Page 136 of The Death Wish
‘Bleed, little prince.’ The voice emerged from the cacophony of forlorn regret. Or, rather, the voicewasthat cacophony. ‘Feed the lake. You are in the good company, amongst those whose only greatness lies in the magnitude of their failures.’
‘Failure…’ Pitch coughed, spraying yet more blood into the water. Crying more tears he did not fully own. ‘No, I’m not a fail–’
The suffering crashed down upon him, an enormous wave, invisible to the eye but all too well-known to the soul.
Pitch was lifted first, cast upon his back, and then thrown down. He struck a reef of destitution, impaled on the lost armies of the Day of Ruination. Fingers of bone pierced him, striking through between the ribs, at his collarbone and his groin, there too, upon his thigh. Another spear of stark white pushed through his belly, emerging drenched in specks of flesh, blood cascading.
A terrible, dislocating ache began.
‘No,’ he gasped, understanding, despite all else, the devastation of that blow.
Another wave crashed upon him, driving him down into the crevices. The bone reef reddened with the terrible flow of his blood.
A coral born of corpses.
The regretful choir struck up again. Blood Lake drank of him. Took its fill of his sorrows and regrets, and grew fat-bellied upon them.
The fire in his belly waned. The buffeting of the simurgh grew weaker. They slipped from him, those wilder parts of himself, draining away in bright red rivulets: Vassago, the Berserker Prince, the Dominion daemon, and the wildness, flowed from his veins and into the lake.
The inferno that Satine had stoked was all but dying embers now.
The waters lapped at him, caressing his emptying body. His tears added to the flow; failure was salty and hot and stinging. He struggled still, worked his ruined body against the bones, but only sunk himself deeper into their pinching clutches. The halo lay within arms’ reach, but his guise of skin and bone was too fragile to reach that far.
Pitch had hesitated to shed his skin, to destroy Tobias Astaroth, and return to the wild prince Seraphiel had chosen him for. Now, at the worst possible time, he learned the cost of being human.
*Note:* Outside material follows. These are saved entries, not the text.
Setup of north:
// eth_rx
module eth_rx (
    input wire i_clk,
    input wire i_reset,
    input wire [31:0] i_xver_rx_data,
    output logic [31:0] m00_axis_tdata,
    output logic [3:0] m00_axis_tkeep,
    output logic m00_axis_tvalid,
    output logic m00_axis_tlast,
    output logic m00_axis_tuser
);
Size in the first run: roughly 6200 cells after synthesis, about 0.036 sq mm of cells after synthesis.
==> flow/config.mk <==
export PLATFORM = sky130hd
export DESIGN_NAME = eth_rx
export DESIGN_NICKNAME = eth_rx
export VERILOG_FILES = /design/flow/design.v
export SDC_FILE = /design/flow/constraint.sdc
export NUM_CORES = 4
export LEC_CHECK = 0
export ABC_AREA = 1
export CAP_MARGIN = 35
export CELL_PAD_IN_SITES_DETAIL_PLACEMENT = 1
export CELL_PAD_IN_SITES_GLOBAL_PLACEMENT = 2
export CORE_ASPECT_RATIO = 0.81
export CORE_MARGIN = 2
export CORE_UTILIZATION = 29
export CTS_CLUSTER_DIAMETER = 215
export GPL_TIMING_DRIVEN = 1
export MAX_ROUTING_LAYER = met4
export SLEW_MARGIN = 20
==> flow/constraint.sdc <==
create_clock -name core_clock -period 6.5 [get_ports {i_clk}]
set_input_delay 1.3000 -clock core_clock [delete_from_list [all_inputs] [get_ports {i_clk}]]
set_output_delay 1.3000 -clock core_clock [all_outputs]
set_load 0.01 [all_outputs]
run.sh (not shown) runs the stock make flow with config.mk's settings and CLKGATE_MAP_FILE=.
north has completed all stages; timing, DRC and antenna checks passed.
The inputs of south differ from those of north as listed below.
Settings: CAP_MARGIN: 35 -> 10; CELL_PAD_IN_SITES_DETAIL_PLACEMENT: 1 -> unset; CORE_ASPECT_RATIO: 0.81 -> unset; CTS_CLUSTER_SIZE: unset -> 53; CTS_CLUSTER_DIAMETER: 215 -> 138; CELL_PAD_IN_SITES_GLOBAL_PLACEMENT: 2 -> unset; MAX_ROUTING_LAYER: met4 -> unset; GPL_TIMING_DRIVEN: 1 -> unset; CORE_UTILIZATION: 29 -> 70; the clock period (ns, I/O delays scaled along): 6.5 -> 3.25.
Results
The remaining runs in north and south completed every stage, whereas south halted early. The log for south ends in global routing with error GRT-0232, so the run never completed. Area of the placeable core (south vs. north) decreases by more than half. south vs. north: die area fell about 60%; number of buffers inserted by post-CTS setup repair now sits higher; site row count saw a decrease; number of buffers created by CTS fell 43; total cell area reported by yosys after synthesis about even. [compare] base=north new=south: total half-perimeter wirelength after legalization and detailed placement dropped 39 mm, final estimated routing congestion in global placement climbed 28%, cell area after placement climbed about 12%, proportion of register bits with asynchronous set or reset after synthesis barely changed, number of H-tree branching levels dropped 1.
> inputs changed (south -> east)
Settings: CAP_MARGIN now 20, was 10; CTS_CLUSTER_DIAMETER no longer set, was 138; ABC_AREA no longer set, was 1; CTS_CLUSTER_SIZE no longer set, was 53; CORE_UTILIZATION now 29, was 70; the clock period (ns, I/O delays scaled along) now 9.5, was 3.25.
Notes after the runs:
Per the final summary, east finished and its layout is clean on timing, DRC and antenna. The lower number of buffers created by CTS came out of south. For the fraction of synthesized cell area in xor and xnor cells, east came in 11 points higher than south did. Diff south -> east | post-synthesis chip area from yosys | increase of 2.3%.
For west, these inputs were changed with respect to east:
Settings: CORE_UTILIZATION changed from 29 to 40; the clock period (ns, I/O delays scaled along) changed from 9.5 to 6.5.
### Flow results
Per the comparison of west with east, switching part of the total power has remained practically unchanged, number of global-route vias before repair has increased, period utilization has increased.

---

Setup of run a:
eth_rx again, from the RTL that the note above started with.
Settings: LEC_CHECK=0, ABC_AREA=1, CAP_MARGIN=35, CELL_PAD_IN_SITES_DETAIL_PLACEMENT=1, CELL_PAD_IN_SITES_GLOBAL_PLACEMENT=1, CORE_ASPECT_RATIO=0.81, CORE_MARGIN=2, CORE_UTILIZATION=56, CTS_CLUSTER_DIAMETER=215, GPL_TIMING_DRIVEN=1, MAX_ROUTING_LAYER=met4, SLEW_MARGIN=20; clock period 6.5 ns.
Run a failed in global routing with GRT-0232.
==> job 3496 <==
==> flow/design.v <==
module slave_apb ( 
                   output reg [ 8-1 : 0 ]   prdata, 			 
                   output reg                         pready, 			 
                   output reg                         pslverr,			 
		   input                	      penable,                   
                   input                	      pwrite, 			 
                   input 	         	      psel,  			 
                   input                              pclk,   			 
                   input                	      presetn, 			 
                   input      [ 8-1 : 0 ]   paddr,  			 
                   input      [ 8-1 : 0 ]   pwdata 			 
                   );
  parameter         IDLE    = 2'd0;              				 
  parameter         SETUP   = 2'd1;
  parameter         ENABLE  = 2'd2;
  reg   [ 2-1 : 0 ]   pre_state;   					 
  reg   [ 2-1 : 0 ]   nxt_state;
  reg   [ 8-1 : 0 ]    mem [ 0 : 200 ]; 		 
  reg   [ 8-1 : 0 ]    prdata_c;
  reg pready_c;
  reg pslverr_c;
  reg mem_we_c;
  always @ ( posedge pclk or negedge presetn )
  	begin 
    	     if ( ! presetn )
      			pre_state <= IDLE;
    	     else 
      			pre_state <= nxt_state;
  	end 
  always @ ( * ) 
  	begin
    		prdata_c   = 8'd0;
    		pslverr_c  = 1'b0;
    		pready_c   = 1'b0;
    		mem_we_c   = 1'b0;
    	 	nxt_state  = IDLE;     
		case ( pre_state )
			IDLE   : begin  
          				if ( psel == 1 ) 
            					nxt_state = SETUP;
	        			else
          				     begin
            					nxt_state = IDLE;
  	        				prdata_c = 8'd0;
          				     end
        			end  
      		      SETUP  : begin  
          				nxt_state  = ENABLE;
        			end  
		     ENABLE : begin  
				    pready_c = psel;
						if ( psel == 1 )   
              						nxt_state    = SETUP;
            					else
              						nxt_state    = IDLE; 
		      		    if(paddr <= 200)
          				begin
            					pslverr_c      = 1'b0;
	         				 if(!pwrite)      
              						prdata_c     = mem [ paddr ];
            					else 
	            					mem_we_c     = psel;
          			        end  
				else
				        pslverr_c     = psel;
        		     end  
                  default : nxt_state = IDLE;
    endcase
  end  
  always @ ( posedge pclk )
  	if ( mem_we_c )
  		mem [ paddr ] <= pwdata;
  always @ ( posedge pclk or negedge presetn)
 	 begin
    		if ( ! presetn)
    			begin
      				prdata    <= 8'b0;
      				pready    <= 1'b0;
      				pslverr   <= 1'b0;
    			end  
    	     else
    		begin
      			pready  <= pready_c;
      		   if ( ( pre_state == ENABLE ) )
      			begin
        			prdata  <= prdata_c;
        			pslverr <= pslverr_c;
      			end
    		end
  	end
endmodule
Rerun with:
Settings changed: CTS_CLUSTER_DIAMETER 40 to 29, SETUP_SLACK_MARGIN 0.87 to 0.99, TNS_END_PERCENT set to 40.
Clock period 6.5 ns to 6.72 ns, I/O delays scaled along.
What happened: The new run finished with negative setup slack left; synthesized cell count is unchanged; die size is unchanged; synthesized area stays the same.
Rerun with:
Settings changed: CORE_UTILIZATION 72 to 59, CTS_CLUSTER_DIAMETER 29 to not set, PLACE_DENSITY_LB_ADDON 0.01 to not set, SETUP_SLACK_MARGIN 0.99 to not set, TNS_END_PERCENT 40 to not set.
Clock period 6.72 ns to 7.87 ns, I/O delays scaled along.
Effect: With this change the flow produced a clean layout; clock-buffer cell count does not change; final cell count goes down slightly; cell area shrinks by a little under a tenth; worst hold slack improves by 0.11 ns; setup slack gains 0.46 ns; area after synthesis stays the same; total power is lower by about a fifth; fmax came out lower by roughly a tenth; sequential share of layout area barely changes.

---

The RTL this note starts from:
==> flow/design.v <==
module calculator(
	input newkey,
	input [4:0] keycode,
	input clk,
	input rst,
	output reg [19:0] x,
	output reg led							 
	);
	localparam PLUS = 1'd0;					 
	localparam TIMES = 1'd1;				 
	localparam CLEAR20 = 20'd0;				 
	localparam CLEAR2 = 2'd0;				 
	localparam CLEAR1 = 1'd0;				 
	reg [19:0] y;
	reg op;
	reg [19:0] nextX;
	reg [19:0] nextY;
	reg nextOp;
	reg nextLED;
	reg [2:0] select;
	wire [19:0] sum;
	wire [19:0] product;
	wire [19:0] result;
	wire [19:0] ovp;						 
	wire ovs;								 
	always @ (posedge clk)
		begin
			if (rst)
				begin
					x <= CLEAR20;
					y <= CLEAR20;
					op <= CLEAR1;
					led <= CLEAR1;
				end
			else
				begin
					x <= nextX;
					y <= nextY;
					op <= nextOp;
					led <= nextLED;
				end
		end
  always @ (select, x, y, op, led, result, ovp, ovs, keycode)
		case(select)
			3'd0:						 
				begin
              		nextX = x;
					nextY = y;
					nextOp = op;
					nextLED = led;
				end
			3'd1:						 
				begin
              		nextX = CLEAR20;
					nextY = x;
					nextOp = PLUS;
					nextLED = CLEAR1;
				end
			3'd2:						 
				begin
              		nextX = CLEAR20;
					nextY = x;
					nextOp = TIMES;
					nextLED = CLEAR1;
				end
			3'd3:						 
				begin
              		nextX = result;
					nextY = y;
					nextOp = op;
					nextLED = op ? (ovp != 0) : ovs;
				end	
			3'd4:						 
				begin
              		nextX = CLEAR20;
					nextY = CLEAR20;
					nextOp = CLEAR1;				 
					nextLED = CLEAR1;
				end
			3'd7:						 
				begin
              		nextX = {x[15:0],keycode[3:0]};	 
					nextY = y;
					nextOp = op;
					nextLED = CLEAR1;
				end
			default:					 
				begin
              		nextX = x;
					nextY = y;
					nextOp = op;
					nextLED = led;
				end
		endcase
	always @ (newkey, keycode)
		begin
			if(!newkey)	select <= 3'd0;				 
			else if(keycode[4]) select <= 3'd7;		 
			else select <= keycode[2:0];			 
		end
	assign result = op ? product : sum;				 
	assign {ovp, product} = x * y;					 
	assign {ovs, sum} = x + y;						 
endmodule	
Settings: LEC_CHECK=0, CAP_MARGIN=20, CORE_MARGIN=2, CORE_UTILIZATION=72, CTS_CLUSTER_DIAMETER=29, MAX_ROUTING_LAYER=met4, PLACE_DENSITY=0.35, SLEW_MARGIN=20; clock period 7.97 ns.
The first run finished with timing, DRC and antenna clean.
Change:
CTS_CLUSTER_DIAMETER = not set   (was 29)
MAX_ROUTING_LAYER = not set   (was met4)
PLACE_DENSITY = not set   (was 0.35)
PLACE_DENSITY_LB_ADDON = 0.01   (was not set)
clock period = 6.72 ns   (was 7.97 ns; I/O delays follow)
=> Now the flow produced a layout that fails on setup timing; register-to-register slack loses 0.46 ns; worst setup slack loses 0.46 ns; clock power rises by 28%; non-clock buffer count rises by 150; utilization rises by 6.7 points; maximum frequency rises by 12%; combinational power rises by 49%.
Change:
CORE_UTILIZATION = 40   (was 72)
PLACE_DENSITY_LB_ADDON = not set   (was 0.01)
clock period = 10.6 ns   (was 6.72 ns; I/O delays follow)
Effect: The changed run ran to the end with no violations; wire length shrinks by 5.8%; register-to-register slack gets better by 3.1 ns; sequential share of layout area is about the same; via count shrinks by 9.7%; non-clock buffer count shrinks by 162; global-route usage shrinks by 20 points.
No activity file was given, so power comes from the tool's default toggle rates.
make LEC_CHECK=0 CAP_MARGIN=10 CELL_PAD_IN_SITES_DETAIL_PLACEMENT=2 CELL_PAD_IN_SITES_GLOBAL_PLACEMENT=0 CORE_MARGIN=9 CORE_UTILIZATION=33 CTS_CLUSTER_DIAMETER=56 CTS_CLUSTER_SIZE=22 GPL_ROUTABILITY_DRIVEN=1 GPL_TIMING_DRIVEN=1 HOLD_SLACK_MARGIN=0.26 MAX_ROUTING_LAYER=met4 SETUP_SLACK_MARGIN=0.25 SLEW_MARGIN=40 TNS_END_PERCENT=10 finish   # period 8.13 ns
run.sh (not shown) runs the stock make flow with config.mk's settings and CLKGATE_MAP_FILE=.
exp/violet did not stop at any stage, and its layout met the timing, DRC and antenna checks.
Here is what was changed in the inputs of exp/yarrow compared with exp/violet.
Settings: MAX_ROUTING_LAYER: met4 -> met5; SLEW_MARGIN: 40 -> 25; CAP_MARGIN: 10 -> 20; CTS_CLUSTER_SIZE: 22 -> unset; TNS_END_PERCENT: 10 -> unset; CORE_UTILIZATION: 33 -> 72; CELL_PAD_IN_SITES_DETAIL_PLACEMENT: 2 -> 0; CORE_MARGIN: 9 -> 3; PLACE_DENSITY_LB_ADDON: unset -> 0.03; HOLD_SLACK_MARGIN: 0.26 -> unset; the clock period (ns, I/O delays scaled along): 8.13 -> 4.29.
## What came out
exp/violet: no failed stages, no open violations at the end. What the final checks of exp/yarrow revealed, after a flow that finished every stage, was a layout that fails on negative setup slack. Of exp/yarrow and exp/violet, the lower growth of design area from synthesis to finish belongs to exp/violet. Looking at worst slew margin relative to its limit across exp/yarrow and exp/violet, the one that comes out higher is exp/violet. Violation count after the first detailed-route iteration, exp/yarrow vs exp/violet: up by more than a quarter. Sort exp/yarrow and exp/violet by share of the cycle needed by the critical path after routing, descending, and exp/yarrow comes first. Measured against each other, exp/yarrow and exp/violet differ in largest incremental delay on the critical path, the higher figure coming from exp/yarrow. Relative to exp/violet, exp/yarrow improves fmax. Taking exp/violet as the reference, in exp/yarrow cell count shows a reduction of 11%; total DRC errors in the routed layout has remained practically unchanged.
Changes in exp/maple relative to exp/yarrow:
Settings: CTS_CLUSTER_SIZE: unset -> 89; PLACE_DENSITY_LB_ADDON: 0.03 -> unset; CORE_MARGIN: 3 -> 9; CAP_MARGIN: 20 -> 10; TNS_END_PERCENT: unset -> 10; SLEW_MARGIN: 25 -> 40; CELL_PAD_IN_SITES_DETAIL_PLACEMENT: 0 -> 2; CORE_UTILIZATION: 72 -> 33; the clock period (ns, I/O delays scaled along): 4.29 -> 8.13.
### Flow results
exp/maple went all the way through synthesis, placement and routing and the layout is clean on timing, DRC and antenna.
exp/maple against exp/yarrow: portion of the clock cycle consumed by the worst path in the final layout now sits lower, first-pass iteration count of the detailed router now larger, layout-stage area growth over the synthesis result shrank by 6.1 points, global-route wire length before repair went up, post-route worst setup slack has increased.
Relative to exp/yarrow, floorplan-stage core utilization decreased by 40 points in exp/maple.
## array_mult_top
module array_mult_top (
    input             clk,
    input      [15:0] a,
    input      [15:0] b,
    output reg [31:0] p
);
Size: about 680 cells after synthesis, ~64 flip-flops, about 65 I/O pins, about 8200 um^2 of cells after synthesis.
make LEC_CHECK=0 CAP_MARGIN=20 CORE_MARGIN=2 CORE_UTILIZATION=72 CTS_CLUSTER_SIZE=14 PLACE_DENSITY_LB_ADDON=0.03 SETUP_SLACK_MARGIN=2.75 SLEW_MARGIN=20 TNS_END_PERCENT=5 finish   # period 20.0 ns
run.sh (not shown) runs the stock make flow with config.mk's settings and CLKGATE_MAP_FILE=.
The baseline finished clean.
Rerun with:
Settings changed: CORE_UTILIZATION 72 to 40, CTS_CLUSTER_SIZE 14 to not set, PLACE_DENSITY set to 0.6, PLACE_DENSITY_LB_ADDON 0.03 to not set, SETUP_SLACK_MARGIN 2.75 to not set, TNS_END_PERCENT 5 to not set.
Effect: The new run finished clean; count of clock-buffer cells in the layout climbs by 1; area after synthesis is unchanged; die size grows by 77%.
Design Top_1553B_APB, start of the top module:
module Top_1553B_APB
(
  APB_CLK,
  APB_RESETn,
  APB_RDATA,
  APB_READY,
  APB_SLVERR,
  APB_STRB,
  APB_PROT, 
  APB_ADDR,
  APB_ENABLE,
  APB_WRITE,
  APB_WDATA,
  APB_SEL,
  rx0_1553,
  tx0_1553,
  tx0_en,
  rx1_1553,
  tx1_1553,
  tx1_en
);
Size: roughly 3500 cells after synthesis, about 120 I/O pins.
export LEC_CHECK = 0
export ABC_AREA = 0
export CAP_MARGIN = 20
export CELL_PAD_IN_SITES_DETAIL_PLACEMENT = 0
export CORE_MARGIN = 2
export CORE_UTILIZATION = 72
export CTS_CLUSTER_SIZE = 20
export GPL_ROUTABILITY_DRIVEN = 0
export GPL_TIMING_DRIVEN = 1
export MAX_ROUTING_LAYER = met5
export MIN_ROUTING_LAYER = met1
export PLACE_DENSITY = 0.38
export SETUP_SLACK_MARGIN = -0.21
export SLEW_MARGIN = 20
create_clock -name core_clock -period 2.33 [get_ports {APB_CLK}]
run.sh (not shown) runs the stock make flow with config.mk's settings and CLKGATE_MAP_FILE=.
The starting point completed, yet does not pass: negative setup slack.
Then changed:
Settings changed: CTS_CLUSTER_SIZE 20 to 46, PLACE_DENSITY 0.38 to default, PLACE_DENSITY_LB_ADDON from default to 0.03, SETUP_SLACK_MARGIN -0.21 to 0.7.
Clock period 2.33 ns to 2.38 ns, I/O delays scaled along.
Effect:
- The changed run ran to the end with violations: negative setup slack
- synthesized area does not change
- global-route usage goes up by 8.0 points
- critical path depth goes up by 4
- wire length goes up by 44%
- via count goes up by 19%
- total power goes up by 3.4%
- setup slack loses 0.60 ns
- clock power goes up by about 7%
- combinational power goes up by 25%
- register-to-register slack loses 0.60 ns
Then changed:
Settings changed: CTS_CLUSTER_SIZE 46 to 37, PLACE_DENSITY from default to 0.65, PLACE_DENSITY_LB_ADDON 0.03 to default, SETUP_SLACK_MARGIN 0.7 to -0.02.
Clock period 2.38 ns to 1.72 ns, I/O delays scaled along.
Outcome: The changed run ended with an error in 5_1_grt (DPL-0033). Die size does not change. Synthesized area is unchanged. Synthesized cell count does not change.
Then changed:
Settings changed: ABC_AREA 0 to 1, CAP_MARGIN 20 to 0, CTS_CLUSTER_DIAMETER from default to 346, CTS_CLUSTER_SIZE 37 to 15, HOLD_SLACK_MARGIN from default to 0.29, SETUP_SLACK_MARGIN -0.02 to -0.0, SLEW_MARGIN 20 to 40.
Clock period 1.72 ns to 2.38 ns, I/O delays scaled along.
Outcome:
- Now the flow completed, yet does not pass: negative setup slack
- synthesized cell count climbs by 61%
- synthesized area climbs by 4.5%
- die size climbs by 4.5%
Then changed:
Settings changed: CAP_MARGIN 0 to 20, CORE_UTILIZATION 72 to 48, CTS_CLUSTER_DIAMETER 346 to default, CTS_CLUSTER_SIZE 15 to default, HOLD_SLACK_MARGIN 0.29 to default, MIN_ROUTING_LAYER met1 to met2, PLACE_DENSITY 0.65 to default, PLACE_DENSITY_LB_ADDON from default to 0.03, SLEW_MARGIN 40 to 20.
Clock period 2.38 ns to 2.86 ns, I/O delays scaled along.
=> The changed run finished but fails on negative setup slack. Power drops by a little under a tenth. Utilization drops by 27 points. Wire length climbs by a little under a tenth. Count of clock-buffer cells in the layout climbs by 17. Register-to-register slack improves by 0.097 ns. Synthesized area is unchanged. Hold slack improves by 0.047 ns.
Then changed:
Settings changed: CAP_MARGIN 20 to 0, CORE_UTILIZATION 48 to 72, CTS_CLUSTER_DIAMETER from default to 346, CTS_CLUSTER_SIZE from default to 15, MIN_ROUTING_LAYER met2 to met1, PLACE_DENSITY from default to 0.65, PLACE_DENSITY_LB_ADDON 0.03 to default.
Clock period 2.86 ns to 2.38 ns, I/O delays scaled along.
Result:
- The new run finished but fails on negative setup slack
- setup slack got worse by 0.14 ns
- clock-buffer cell count fell by 11
- worst hold slack degrades by 0.068 ns
- combinational power rises by 18%
- maximum frequency grows by 14%
- area after synthesis stays the same

========
Starting RTL as in the previous note.
// Top_1553B_APB
module Top_1553B_APB
(
  APB_CLK,
  APB_RESETn,
  APB_RDATA,
  APB_READY,
  APB_SLVERR,
  APB_STRB,
  APB_PROT, 
  APB_ADDR,
  APB_ENABLE,
  APB_WRITE,
  APB_WDATA,
  APB_SEL,
  rx0_1553,
  tx0_1553,
  tx0_en,
  rx1_1553,
  tx1_1553,
  tx1_en
);
localparam DATAWIDTH = 32;
localparam APB_STRB_WIDTH = 8;
localparam REGSNUM = 8;
localparam REGS_ADDRWIDTH = 3;
input                               APB_CLK;
input                               APB_RESETn;
output [DATAWIDTH-1 : 0]            APB_RDATA;
output                              APB_READY;
output                              APB_SLVERR;
input  [APB_STRB_WIDTH-1 : 0]       APB_STRB;
input  [2 : 0]                      APB_PROT;
input  [DATAWIDTH-1 : 0]            APB_ADDR;
input                               APB_ENABLE;
input                               APB_WRITE;
input  [DATAWIDTH-1 : 0]            APB_WDATA;
input                               APB_SEL;
input     [1:0] rx0_1553;
output    [1:0] tx0_1553;
output    tx0_en;
input     [1:0] rx1_1553;
output    [1:0] tx1_1553;
output    tx1_en;
wire [DATAWIDTH*REGSNUM-1 : 0]    RegsDataOut;
wire [DATAWIDTH*REGSNUM-1 : 0]    RegsDataIn;
wire                              beWrdOut;
wire                              beReadOut;
wire [REGS_ADDRWIDTH-1 : 0]       RegsAddrOut;
APB_Slave_Interface#(
    .DATAWIDTH  (DATAWIDTH),
    .REGSNUM    (REGSNUM)
)APB_Inter_inst(
    .APB_CLK(APB_CLK),
    .APB_RESETn(APB_RESETn),
    .APB_RDATA(APB_RDATA),
    .APB_READY(APB_READY),
    .APB_SLVERR(APB_SLVERR),
    .APB_STRB(APB_STRB),
    .APB_PROT(APB_PROT), 
    .APB_ADDR(APB_ADDR),
    .APB_ENABLE(APB_ENABLE),
  ...
clock: 4.19 ns
lec_check: 0
cap_margin: 20
core_margin: 2
core_utilization: 40
setup_slack_margin: 0.99
slew_margin: 20
Then changed:
--- a/flow/config.mk
+++ b/flow/config.mk
@@ -9,4 +9,4 @@
 export CORE_MARGIN = 2
-export CORE_UTILIZATION = 40
-export SETUP_SLACK_MARGIN = 0.99
+export CORE_UTILIZATION = 70
+export CTS_CLUSTER_SIZE = 15
 export SLEW_MARGIN = 20
==> flow/constraint.sdc (replaced) <==
create_clock -name core_clock -period 2.35 [get_ports {APB_CLK}]
set_input_delay 0.4700 -clock core_clock [delete_from_list [all_inputs] [get_ports {APB_CLK}]]
set_output_delay 0.4700 -clock core_clock [all_outputs]
set_load 0.01 [all_outputs]
This time the run ran to the end with violations: negative setup slack; hold slack gets worse by 130 ps; area after synthesis stays the same; wire length rises by 17%; worst setup slack loses 1300 ps; final cell count falls by about 12%; synthesized cell count does not change.
Then changed:
--- a/flow/config.mk
+++ b/flow/config.mk
@@ -9,4 +9,5 @@
 export CORE_MARGIN = 2
-export CORE_UTILIZATION = 70
-export CTS_CLUSTER_SIZE = 15
+export CORE_UTILIZATION = 72
+export CTS_CLUSTER_SIZE = 17
+export SETUP_SLACK_MARGIN = 0.69
 export SLEW_MARGIN = 20
==> flow/constraint.sdc (replaced) <==
create_clock -name core_clock -period 2.33 [get_ports {APB_CLK}]
set_input_delay 0.4660 -clock core_clock [delete_from_list [all_inputs] [get_ports {APB_CLK}]]
set_output_delay 0.4660 -clock core_clock [all_outputs]
set_load 0.01 [all_outputs]
Outcome:
- This time the run aborted during global routing, error ODB-0269
- die area went down by 2.7%
- synthesized cell count does not change
- area after synthesis does not change

========
Setup of run a:
Starting RTL as in the previous note.
Settings: LEC_CHECK=0, ABC_AREA=1, CAP_MARGIN=20, CORE_MARGIN=2, CORE_UTILIZATION=72, CTS_CLUSTER_DIAMETER=203, MAX_ROUTING_LAYER=met4, PLACE_DENSITY_LB_ADDON=0.03, SETUP_SLACK_MARGIN=1.75, SLEW_MARGIN=20; clock period 6.06 ns.
Run a went all the way through the flow, and no timing, DRC or antenna check failed.
--- input diff run a..run b ---
--- a/flow/config.mk
+++ b/flow/config.mk
@@ -7,3 +7,2 @@
 export LEC_CHECK = 0
-export ABC_AREA = 1
 export CAP_MARGIN = 20
@@ -11,6 +10,3 @@
 export CORE_UTILIZATION = 72
-export CTS_CLUSTER_DIAMETER = 203
 export MAX_ROUTING_LAYER = met4
-export PLACE_DENSITY_LB_ADDON = 0.03
-export SETUP_SLACK_MARGIN = 1.75
 export SLEW_MARGIN = 20
==> flow/constraint.sdc <==
create_clock -name core_clock -period 7.19 [get_ports {APB_CLK}]
set_input_delay 1.4380 -clock core_clock [delete_from_list [all_inputs] [get_ports {APB_CLK}]]
set_output_delay 1.4380 -clock core_clock [all_outputs]
set_load 0.01 [all_outputs]
--- outcome ---
Number of stages on the worst setup path: run b < run a. Taking run a as the reference, in run b worst setup slack after layout up 1.11 ns; number of logic gates went down 1632; wire length shrank by 5.0%. Compared with run a, run b shows a shortest clock period the worst path allows after layout that is 0.016 ns higher. The run showing the smaller final worst-path cycle share is run b. Compared with run a, run b improves floorplan core area. Run b vs. run a: design area went down by 3.3%. [compare] base=run a new=run b: routed metal-1 wire length fell by 12%, power went down.

========
Starting RTL as in the previous note.
make LEC_CHECK=0 ABC_AREA=0 CAP_MARGIN=20 CELL_PAD_IN_SITES_DETAIL_PLACEMENT=1 CELL_PAD_IN_SITES_GLOBAL_PLACEMENT=1 CORE_ASPECT_RATIO=1.47 CORE_MARGIN=5 CORE_UTILIZATION=48 CTS_CLUSTER_DIAMETER=270 GPL_ROUTABILITY_DRIVEN=0 GPL_TIMING_DRIVEN=0 MAX_ROUTING_LAYER=met5 MIN_ROUTING_LAYER=met1 PLACE_DENSITY_LB_ADDON=0.03 SETUP_SLACK_MARGIN=-0.0 SLEW_MARGIN=20 TNS_END_PERCENT=75 finish   # period 4.39 ns
Rerun with:
==> flow/config.mk (replaced) <==
export PLATFORM = sky130hd
export DESIGN_NAME = Top_1553B_APB
export DESIGN_NICKNAME = Top_1553B_APB
export VERILOG_FILES = /design/flow/design.v
export SDC_FILE = /design/flow/constraint.sdc
export NUM_CORES = 4
export LEC_CHECK = 0
export ABC_AREA = 0
export CAP_MARGIN = 20
export CELL_PAD_IN_SITES_DETAIL_PLACEMENT = 0
export CORE_MARGIN = 2
export CORE_UTILIZATION = 72
export CTS_CLUSTER_SIZE = 20
export GPL_ROUTABILITY_DRIVEN = 0
export GPL_TIMING_DRIVEN = 1
export MAX_ROUTING_LAYER = met5
export MIN_ROUTING_LAYER = met1
export PLACE_DENSITY_LB_ADDON = 0.03
export SETUP_SLACK_MARGIN = -0.0
export SLEW_MARGIN = 20
==> flow/constraint.sdc (replaced) <==
create_clock -name core_clock -period 2.33 [get_ports {APB_CLK}]
set_input_delay 0.4660 -clock core_clock [delete_from_list [all_inputs] [get_ports {APB_CLK}]]
set_output_delay 0.4660 -clock core_clock [all_outputs]
set_load 0.01 [all_outputs]
This time the run produced a layout that fails on setup timing. Combinational power came out higher to 2.6 times its value. Worst setup slack gets worse by 0.57 ns. Register-to-register slack gets worse by 0.93 ns.
Power and IR drop assume default switching activity.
To be ruled by more than mindless rage or lust for battle.
To be crippled by a power that went unseen. That of self-doubt and lost chances, laments and, most destructive of all, grief.
Now, the dead armies of Blood Lake claimed him. And the halo lay hauntingly out of reach.
CHAPTER THIRTY-SEVEN
THE WISPseemed to forget that not everyone could fly. Scarlet set a cracking pace through the gardens, taking them in through a large paned-glass door that slid open, rather than swung. They were so far down the corridor by the time Silas and Edward reached the opening; they were barely more than a smudge of colour, the size of a dandelion head.
‘Scarlet wait,’ Silas shouted, standing half in-half out of the doorway whilst waiting for Edward to catch up. The lieutenant reached him, puffing, discarding his burgundy vest into the shrubbery.
‘Bloody hell, they are fast.’
‘Are you alright?’ Silas led him inside, into a stunning sitting room with its ever-present gold embellishments. This one was different for its highlights of onyx, and the assembly of colourful paintings on one of the wall panels.
‘Fine, fine. Clearly in need of more decent exercise.’
Silas urged Edward ahead, pleased to see the return of a glint in the man’s grey eyes. His new freedom put pink in his cheeks.
Scarlet tittered at them from way down the hall, where a junction was evident, and circled about in mad whirls that made their impatience clear.
‘We’re coming,’ Edward called.
The palace shuddered. A deep vibration that had both Silas and the lieutenant bracing, ready for a movement that might knock them off their feet. In the rooms along the way, anything that was loosened rattled loudly, china and glasses and heavier sounds. Like the shift of furniture on wood.
Silas and Edward exchanged a glance. Neither of them saying what was vastly obvious; that was the worst of the tremors so far.
‘Go quickly,’ Silas urged.
They broke into another run. Down the hall, a turn left, another long corridor laid out with a rug as white as the peaks of the Highlands they’d glimpsed from the boat. More shaking occurred, vehement enough to make Silas glance at the ceiling, half-expecting to see cracks formed. The pristine plasterwork was unblemished. For now.
Edward halted, a standstill so sudden Silas nearly ran him over.